(Provided material begins)

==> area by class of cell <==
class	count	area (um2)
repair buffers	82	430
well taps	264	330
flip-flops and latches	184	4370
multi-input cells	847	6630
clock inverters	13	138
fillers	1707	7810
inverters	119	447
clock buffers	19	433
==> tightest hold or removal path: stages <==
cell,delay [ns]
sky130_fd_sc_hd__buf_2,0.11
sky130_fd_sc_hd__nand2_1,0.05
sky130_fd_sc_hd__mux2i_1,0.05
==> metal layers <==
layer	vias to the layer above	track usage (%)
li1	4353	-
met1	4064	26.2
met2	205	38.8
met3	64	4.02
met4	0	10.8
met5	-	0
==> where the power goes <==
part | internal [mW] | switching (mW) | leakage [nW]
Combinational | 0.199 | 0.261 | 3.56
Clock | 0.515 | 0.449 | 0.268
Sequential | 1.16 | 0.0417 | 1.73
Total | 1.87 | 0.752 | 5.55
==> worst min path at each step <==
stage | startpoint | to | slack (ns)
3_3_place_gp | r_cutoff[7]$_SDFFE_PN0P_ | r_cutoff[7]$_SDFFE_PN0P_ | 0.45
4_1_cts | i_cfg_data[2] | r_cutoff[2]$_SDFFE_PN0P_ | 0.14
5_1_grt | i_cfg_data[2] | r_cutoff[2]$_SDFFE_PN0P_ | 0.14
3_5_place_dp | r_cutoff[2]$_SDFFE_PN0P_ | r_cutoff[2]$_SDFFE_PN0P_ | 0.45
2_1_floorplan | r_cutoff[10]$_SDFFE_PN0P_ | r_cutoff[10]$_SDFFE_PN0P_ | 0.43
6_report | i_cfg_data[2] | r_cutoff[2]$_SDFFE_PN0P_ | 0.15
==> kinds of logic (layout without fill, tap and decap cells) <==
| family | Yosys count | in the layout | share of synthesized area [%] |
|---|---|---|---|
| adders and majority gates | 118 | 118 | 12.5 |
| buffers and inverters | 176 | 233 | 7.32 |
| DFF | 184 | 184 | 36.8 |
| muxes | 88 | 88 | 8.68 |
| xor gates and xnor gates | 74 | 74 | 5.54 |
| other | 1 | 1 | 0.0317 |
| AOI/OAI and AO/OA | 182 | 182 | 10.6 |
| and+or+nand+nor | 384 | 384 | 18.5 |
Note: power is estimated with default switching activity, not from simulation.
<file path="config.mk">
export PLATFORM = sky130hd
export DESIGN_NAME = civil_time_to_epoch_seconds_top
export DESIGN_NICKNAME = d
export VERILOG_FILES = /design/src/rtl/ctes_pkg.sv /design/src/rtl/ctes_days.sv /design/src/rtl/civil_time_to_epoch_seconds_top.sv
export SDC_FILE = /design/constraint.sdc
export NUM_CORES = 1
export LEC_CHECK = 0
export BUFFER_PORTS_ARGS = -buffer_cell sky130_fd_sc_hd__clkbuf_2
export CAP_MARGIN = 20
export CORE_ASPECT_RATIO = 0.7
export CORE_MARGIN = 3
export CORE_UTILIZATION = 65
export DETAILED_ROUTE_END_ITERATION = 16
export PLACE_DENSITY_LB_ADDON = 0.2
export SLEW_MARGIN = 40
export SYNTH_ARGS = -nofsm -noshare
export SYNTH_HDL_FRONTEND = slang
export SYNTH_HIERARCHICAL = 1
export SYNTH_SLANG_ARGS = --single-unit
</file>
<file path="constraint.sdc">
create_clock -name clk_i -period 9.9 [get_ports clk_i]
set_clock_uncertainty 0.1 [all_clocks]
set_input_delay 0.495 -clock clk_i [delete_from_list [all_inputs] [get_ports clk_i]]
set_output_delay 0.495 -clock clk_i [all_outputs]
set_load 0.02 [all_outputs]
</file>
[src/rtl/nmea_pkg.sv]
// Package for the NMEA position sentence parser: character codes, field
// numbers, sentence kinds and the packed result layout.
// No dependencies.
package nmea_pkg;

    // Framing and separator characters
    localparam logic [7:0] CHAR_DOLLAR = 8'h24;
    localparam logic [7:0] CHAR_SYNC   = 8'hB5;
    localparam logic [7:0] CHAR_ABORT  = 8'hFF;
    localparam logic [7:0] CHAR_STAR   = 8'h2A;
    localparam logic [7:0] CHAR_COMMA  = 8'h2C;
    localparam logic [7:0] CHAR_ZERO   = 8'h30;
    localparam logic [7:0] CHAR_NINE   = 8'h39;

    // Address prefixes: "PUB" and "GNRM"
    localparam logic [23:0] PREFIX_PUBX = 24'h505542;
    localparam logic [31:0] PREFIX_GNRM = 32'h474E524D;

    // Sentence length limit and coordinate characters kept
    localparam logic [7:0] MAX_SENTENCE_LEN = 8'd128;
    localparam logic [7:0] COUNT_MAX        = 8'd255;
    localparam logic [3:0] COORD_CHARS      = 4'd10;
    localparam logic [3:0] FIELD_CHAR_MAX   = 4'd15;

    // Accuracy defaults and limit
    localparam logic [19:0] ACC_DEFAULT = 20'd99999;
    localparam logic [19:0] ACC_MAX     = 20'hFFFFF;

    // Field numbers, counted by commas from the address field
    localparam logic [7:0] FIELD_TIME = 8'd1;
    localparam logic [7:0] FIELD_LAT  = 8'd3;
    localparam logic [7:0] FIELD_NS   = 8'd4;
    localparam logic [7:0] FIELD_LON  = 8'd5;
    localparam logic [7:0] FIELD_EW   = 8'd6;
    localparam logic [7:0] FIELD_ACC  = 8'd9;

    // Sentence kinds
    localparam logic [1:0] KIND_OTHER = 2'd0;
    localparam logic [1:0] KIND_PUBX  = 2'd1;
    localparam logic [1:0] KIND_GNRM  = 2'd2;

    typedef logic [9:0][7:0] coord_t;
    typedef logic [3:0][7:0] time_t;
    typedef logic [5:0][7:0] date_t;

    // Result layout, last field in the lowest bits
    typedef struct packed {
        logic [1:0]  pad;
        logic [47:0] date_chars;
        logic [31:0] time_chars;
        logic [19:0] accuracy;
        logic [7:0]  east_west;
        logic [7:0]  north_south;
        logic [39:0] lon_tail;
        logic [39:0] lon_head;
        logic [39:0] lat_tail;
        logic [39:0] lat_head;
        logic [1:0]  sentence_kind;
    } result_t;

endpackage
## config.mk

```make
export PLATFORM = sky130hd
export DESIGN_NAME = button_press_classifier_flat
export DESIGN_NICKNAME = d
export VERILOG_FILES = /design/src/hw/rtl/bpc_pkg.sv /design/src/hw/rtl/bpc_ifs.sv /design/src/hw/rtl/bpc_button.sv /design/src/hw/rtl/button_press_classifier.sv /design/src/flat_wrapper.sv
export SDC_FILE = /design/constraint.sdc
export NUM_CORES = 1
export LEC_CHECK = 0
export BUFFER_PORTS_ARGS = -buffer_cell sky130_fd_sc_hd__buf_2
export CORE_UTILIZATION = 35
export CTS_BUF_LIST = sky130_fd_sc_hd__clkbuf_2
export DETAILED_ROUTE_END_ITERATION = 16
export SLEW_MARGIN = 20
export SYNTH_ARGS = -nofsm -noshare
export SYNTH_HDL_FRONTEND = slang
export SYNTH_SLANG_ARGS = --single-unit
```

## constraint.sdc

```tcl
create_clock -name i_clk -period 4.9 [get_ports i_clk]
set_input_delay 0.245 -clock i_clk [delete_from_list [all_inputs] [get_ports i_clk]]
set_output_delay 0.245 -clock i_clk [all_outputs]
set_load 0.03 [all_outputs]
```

(Provided material ends)
(Provided material begins)

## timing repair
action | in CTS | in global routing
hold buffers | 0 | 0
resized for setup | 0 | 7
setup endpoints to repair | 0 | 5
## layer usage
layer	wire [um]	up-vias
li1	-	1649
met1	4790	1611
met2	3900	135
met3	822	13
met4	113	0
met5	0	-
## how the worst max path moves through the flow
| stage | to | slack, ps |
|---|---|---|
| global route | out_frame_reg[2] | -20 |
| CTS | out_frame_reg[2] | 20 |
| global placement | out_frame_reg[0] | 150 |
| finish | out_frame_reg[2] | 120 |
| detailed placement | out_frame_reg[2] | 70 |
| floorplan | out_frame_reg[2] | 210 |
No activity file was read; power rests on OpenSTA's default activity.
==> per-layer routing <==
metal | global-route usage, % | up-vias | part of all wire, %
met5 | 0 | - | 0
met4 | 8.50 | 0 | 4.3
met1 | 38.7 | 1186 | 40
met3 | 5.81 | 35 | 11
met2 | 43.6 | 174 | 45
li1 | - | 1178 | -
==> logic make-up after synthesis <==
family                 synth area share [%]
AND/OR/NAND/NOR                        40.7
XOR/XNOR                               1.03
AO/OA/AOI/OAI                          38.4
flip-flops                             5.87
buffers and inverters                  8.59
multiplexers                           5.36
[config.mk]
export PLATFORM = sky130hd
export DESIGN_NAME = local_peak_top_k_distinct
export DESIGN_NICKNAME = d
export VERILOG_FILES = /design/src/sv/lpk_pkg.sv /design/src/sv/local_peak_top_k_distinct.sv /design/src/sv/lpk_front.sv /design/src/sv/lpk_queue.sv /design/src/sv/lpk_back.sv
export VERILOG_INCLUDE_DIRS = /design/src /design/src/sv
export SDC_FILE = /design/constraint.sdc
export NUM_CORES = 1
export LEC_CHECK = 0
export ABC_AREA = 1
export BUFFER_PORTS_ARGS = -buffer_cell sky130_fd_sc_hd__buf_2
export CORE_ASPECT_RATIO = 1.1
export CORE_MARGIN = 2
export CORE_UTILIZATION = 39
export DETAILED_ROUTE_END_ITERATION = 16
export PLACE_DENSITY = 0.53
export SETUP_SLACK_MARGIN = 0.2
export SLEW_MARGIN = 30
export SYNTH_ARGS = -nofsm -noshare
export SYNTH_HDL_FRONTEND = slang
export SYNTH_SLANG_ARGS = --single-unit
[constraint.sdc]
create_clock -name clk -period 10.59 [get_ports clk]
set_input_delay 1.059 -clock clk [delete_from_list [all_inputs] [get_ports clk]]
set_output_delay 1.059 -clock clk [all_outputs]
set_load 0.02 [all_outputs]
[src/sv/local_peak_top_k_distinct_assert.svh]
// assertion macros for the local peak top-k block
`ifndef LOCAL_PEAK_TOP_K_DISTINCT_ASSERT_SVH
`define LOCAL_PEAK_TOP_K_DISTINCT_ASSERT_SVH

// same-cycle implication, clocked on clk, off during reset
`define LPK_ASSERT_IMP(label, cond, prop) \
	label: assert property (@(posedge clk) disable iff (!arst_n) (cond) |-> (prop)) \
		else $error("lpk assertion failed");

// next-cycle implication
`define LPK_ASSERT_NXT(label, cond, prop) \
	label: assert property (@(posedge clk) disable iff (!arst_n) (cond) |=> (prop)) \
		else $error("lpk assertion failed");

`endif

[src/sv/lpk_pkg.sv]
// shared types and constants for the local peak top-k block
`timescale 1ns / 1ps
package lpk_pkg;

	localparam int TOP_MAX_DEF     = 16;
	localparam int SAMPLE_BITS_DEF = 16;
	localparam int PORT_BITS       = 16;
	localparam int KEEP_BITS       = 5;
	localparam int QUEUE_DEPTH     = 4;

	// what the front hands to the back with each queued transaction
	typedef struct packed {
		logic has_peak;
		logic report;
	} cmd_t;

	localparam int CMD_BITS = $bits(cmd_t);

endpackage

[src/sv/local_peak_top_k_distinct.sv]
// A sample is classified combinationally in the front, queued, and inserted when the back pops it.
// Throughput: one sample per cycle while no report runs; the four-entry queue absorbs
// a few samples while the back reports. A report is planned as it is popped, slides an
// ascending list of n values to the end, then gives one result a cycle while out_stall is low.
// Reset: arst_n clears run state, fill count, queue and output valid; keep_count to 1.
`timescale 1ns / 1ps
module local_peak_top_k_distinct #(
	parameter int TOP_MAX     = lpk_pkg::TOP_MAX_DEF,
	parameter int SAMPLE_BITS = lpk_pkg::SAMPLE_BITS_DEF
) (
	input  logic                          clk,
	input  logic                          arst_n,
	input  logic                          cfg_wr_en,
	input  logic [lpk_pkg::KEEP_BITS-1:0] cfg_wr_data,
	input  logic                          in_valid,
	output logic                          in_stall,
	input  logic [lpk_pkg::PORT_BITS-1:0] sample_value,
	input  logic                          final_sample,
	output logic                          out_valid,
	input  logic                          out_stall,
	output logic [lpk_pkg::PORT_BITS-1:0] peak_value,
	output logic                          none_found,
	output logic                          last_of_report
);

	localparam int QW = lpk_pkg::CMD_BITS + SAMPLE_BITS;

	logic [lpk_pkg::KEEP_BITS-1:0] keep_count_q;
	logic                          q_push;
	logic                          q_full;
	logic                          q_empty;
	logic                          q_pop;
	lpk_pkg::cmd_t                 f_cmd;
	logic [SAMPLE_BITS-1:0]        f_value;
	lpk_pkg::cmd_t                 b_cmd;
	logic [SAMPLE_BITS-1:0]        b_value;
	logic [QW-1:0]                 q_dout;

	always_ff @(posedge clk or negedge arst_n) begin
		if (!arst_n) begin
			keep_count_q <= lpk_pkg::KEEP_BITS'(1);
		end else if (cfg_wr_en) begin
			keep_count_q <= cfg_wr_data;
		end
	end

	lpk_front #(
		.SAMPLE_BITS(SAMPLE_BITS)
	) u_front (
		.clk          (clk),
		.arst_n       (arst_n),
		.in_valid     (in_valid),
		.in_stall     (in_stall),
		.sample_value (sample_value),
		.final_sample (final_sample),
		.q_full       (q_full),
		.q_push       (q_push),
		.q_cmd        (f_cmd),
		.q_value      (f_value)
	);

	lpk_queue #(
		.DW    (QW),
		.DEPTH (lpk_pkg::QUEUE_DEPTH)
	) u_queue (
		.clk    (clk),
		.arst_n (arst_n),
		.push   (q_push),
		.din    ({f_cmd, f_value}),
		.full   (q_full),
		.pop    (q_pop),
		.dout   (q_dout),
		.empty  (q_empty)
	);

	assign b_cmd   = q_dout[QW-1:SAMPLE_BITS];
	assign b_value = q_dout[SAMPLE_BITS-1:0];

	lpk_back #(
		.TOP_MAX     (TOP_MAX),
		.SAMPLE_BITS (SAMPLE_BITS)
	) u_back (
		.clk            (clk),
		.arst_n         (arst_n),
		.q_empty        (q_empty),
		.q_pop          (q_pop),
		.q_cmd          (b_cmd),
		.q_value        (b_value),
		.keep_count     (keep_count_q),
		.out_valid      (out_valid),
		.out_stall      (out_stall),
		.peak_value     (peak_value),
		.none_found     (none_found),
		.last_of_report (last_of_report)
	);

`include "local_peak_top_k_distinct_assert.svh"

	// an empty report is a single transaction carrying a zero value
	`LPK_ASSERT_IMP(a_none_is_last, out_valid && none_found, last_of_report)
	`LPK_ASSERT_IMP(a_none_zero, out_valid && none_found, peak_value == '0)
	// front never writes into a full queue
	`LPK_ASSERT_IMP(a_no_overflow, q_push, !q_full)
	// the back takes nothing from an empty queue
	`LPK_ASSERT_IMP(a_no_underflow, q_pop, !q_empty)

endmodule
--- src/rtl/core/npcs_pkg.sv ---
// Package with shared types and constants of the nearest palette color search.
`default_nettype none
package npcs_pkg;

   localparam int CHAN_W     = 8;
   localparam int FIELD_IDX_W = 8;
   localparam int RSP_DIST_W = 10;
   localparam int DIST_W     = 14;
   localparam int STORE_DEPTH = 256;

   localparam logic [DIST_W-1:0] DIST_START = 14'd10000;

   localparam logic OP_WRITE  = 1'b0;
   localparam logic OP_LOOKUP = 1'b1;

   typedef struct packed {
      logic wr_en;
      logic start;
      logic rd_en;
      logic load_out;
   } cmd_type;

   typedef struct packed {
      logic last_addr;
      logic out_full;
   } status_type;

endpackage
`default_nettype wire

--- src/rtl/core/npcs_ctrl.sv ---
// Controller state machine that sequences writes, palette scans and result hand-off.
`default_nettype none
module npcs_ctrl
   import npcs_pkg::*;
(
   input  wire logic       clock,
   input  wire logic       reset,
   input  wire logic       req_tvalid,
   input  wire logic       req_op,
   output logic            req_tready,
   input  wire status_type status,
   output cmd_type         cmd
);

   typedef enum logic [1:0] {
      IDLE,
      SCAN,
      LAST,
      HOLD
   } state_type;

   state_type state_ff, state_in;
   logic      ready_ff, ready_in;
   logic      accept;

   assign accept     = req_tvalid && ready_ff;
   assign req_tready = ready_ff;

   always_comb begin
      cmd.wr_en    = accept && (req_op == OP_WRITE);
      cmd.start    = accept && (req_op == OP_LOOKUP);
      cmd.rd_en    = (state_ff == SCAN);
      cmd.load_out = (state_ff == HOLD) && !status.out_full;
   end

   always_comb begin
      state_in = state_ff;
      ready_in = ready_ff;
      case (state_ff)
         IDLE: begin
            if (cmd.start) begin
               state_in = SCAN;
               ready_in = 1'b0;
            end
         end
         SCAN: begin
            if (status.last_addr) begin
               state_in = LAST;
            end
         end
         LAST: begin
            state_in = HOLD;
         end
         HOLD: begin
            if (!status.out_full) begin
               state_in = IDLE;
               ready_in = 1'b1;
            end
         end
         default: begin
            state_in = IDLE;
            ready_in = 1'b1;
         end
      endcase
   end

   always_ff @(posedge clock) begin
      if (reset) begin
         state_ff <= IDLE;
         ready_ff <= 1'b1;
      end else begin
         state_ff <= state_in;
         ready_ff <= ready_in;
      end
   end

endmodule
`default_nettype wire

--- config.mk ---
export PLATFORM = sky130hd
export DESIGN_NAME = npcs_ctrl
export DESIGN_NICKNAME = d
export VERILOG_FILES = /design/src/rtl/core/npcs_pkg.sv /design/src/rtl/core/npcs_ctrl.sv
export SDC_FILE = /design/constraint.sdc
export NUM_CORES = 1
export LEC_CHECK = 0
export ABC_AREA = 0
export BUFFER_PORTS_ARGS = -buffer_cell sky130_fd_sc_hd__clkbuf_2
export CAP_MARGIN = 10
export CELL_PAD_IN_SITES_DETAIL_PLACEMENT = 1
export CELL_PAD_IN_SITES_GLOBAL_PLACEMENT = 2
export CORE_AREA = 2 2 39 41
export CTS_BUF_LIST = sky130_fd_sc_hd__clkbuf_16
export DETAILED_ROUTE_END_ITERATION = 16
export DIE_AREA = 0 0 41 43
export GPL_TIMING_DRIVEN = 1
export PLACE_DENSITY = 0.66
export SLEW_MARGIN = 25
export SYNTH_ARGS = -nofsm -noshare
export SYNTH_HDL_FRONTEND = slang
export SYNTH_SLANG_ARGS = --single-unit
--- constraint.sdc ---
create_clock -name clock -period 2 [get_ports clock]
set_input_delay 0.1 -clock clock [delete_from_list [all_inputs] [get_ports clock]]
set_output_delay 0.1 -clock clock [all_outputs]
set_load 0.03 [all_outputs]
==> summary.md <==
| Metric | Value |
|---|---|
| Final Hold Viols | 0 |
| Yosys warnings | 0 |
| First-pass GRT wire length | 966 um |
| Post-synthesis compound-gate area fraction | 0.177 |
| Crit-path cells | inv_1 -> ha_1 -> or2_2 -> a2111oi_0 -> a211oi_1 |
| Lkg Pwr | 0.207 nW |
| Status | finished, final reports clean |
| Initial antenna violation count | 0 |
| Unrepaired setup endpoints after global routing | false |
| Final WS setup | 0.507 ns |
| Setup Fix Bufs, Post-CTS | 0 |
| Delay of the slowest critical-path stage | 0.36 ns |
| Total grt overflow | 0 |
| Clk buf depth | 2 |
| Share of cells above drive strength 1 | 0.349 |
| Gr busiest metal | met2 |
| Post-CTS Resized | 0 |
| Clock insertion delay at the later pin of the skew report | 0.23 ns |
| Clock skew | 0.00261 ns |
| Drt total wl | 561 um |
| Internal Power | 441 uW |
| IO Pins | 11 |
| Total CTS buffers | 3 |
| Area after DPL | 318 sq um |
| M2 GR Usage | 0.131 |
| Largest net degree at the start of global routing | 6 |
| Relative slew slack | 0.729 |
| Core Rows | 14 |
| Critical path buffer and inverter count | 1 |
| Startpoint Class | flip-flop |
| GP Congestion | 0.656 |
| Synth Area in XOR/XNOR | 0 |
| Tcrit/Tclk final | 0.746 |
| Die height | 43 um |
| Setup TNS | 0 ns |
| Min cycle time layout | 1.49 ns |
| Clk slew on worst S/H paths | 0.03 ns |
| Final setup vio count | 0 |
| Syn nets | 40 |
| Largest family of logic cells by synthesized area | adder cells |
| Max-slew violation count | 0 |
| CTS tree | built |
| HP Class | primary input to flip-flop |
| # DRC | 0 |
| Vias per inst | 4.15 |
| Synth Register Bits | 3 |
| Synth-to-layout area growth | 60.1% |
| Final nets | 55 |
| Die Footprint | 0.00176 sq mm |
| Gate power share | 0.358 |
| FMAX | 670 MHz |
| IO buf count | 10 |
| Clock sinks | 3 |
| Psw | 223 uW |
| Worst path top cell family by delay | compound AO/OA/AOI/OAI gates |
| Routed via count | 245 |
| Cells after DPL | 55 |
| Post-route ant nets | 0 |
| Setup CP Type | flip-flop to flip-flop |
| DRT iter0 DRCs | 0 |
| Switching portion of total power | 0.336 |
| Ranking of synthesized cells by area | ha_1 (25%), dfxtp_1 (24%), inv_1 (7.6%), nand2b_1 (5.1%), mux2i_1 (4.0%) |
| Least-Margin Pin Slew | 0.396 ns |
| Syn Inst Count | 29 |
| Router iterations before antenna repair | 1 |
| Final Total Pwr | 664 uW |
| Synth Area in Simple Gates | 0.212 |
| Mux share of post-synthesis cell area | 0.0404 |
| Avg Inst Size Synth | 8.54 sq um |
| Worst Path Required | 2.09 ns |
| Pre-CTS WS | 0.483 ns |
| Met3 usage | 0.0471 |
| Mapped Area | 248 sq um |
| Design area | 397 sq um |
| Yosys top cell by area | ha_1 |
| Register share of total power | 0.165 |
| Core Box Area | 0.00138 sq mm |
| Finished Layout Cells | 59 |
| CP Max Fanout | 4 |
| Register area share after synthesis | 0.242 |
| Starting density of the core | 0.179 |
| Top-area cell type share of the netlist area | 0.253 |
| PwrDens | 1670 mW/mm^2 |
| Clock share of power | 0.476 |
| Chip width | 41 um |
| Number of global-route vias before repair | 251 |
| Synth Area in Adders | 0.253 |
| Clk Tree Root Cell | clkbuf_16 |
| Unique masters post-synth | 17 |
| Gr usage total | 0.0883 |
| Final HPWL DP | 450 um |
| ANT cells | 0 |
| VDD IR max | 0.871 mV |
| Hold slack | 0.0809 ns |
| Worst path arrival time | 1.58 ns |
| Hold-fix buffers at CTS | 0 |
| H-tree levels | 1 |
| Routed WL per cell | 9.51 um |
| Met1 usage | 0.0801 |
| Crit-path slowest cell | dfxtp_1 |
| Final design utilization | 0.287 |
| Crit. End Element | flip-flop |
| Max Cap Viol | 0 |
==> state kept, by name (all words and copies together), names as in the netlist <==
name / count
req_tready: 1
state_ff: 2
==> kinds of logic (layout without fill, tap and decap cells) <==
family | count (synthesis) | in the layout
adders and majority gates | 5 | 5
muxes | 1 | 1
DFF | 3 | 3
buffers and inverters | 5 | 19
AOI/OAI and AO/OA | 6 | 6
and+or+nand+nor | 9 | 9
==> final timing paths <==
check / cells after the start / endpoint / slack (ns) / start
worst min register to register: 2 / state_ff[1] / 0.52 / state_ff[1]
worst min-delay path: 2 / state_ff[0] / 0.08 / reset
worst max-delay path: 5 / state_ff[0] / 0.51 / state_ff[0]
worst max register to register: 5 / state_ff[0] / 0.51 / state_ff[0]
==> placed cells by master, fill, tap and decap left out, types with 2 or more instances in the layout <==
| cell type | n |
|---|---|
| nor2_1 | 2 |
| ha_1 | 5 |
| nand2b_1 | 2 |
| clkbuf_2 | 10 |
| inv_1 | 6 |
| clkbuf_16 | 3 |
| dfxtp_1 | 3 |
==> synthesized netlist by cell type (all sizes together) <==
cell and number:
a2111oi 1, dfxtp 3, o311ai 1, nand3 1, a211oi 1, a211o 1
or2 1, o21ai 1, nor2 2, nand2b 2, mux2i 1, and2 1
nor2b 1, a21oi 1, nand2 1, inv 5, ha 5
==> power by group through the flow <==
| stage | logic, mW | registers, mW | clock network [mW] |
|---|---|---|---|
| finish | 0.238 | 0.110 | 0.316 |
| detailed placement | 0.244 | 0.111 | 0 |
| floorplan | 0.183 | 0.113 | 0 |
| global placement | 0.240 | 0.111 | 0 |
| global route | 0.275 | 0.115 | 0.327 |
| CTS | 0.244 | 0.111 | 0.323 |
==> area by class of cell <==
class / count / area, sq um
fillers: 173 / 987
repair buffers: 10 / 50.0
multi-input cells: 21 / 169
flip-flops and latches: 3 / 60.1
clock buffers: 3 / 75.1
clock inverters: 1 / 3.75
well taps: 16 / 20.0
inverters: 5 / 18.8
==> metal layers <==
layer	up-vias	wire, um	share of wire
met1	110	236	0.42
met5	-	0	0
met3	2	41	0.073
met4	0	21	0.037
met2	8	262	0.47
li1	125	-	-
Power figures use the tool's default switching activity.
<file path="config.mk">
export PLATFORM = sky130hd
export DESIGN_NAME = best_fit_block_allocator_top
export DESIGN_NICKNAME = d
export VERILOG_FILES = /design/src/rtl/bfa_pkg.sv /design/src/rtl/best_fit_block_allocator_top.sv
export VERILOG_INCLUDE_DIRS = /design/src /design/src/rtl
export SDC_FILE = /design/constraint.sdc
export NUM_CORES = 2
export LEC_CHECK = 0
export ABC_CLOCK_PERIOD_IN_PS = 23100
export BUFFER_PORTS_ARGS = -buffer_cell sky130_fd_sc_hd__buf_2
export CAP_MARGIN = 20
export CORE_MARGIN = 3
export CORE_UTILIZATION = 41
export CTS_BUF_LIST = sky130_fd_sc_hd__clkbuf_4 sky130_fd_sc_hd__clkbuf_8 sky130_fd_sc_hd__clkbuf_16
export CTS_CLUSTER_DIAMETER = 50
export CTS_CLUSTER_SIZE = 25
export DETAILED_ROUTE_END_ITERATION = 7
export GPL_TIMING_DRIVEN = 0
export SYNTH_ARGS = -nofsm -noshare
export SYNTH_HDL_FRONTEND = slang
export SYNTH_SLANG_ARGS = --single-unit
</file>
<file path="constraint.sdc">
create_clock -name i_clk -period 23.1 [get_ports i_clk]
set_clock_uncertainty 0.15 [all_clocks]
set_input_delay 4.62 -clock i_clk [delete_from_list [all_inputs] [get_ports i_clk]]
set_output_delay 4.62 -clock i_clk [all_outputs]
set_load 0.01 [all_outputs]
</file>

(Provided material ends)

Directions
Reproduce, word for word and in full, only the lines above that start at the line with "cell,delay [ns]" and run through the line with "worst min path", both ends included.

Result of this exercise
cell,delay [ns]
sky130_fd_sc_hd__buf_2,0.11
sky130_fd_sc_hd__nand2_1,0.05
sky130_fd_sc_hd__mux2i_1,0.05
==> metal layers <==
layer	vias to the layer above	track usage (%)
li1	4353	-
met1	4064	26.2
met2	205	38.8
met3	64	4.02
met4	0	10.8
met5	-	0
==> where the power goes <==
part | internal [mW] | switching (mW) | leakage [nW]
Combinational | 0.199 | 0.261 | 3.56
Clock | 0.515 | 0.449 | 0.268
Sequential | 1.16 | 0.0417 | 1.73
Total | 1.87 | 0.752 | 5.55
==> worst min path at each step <==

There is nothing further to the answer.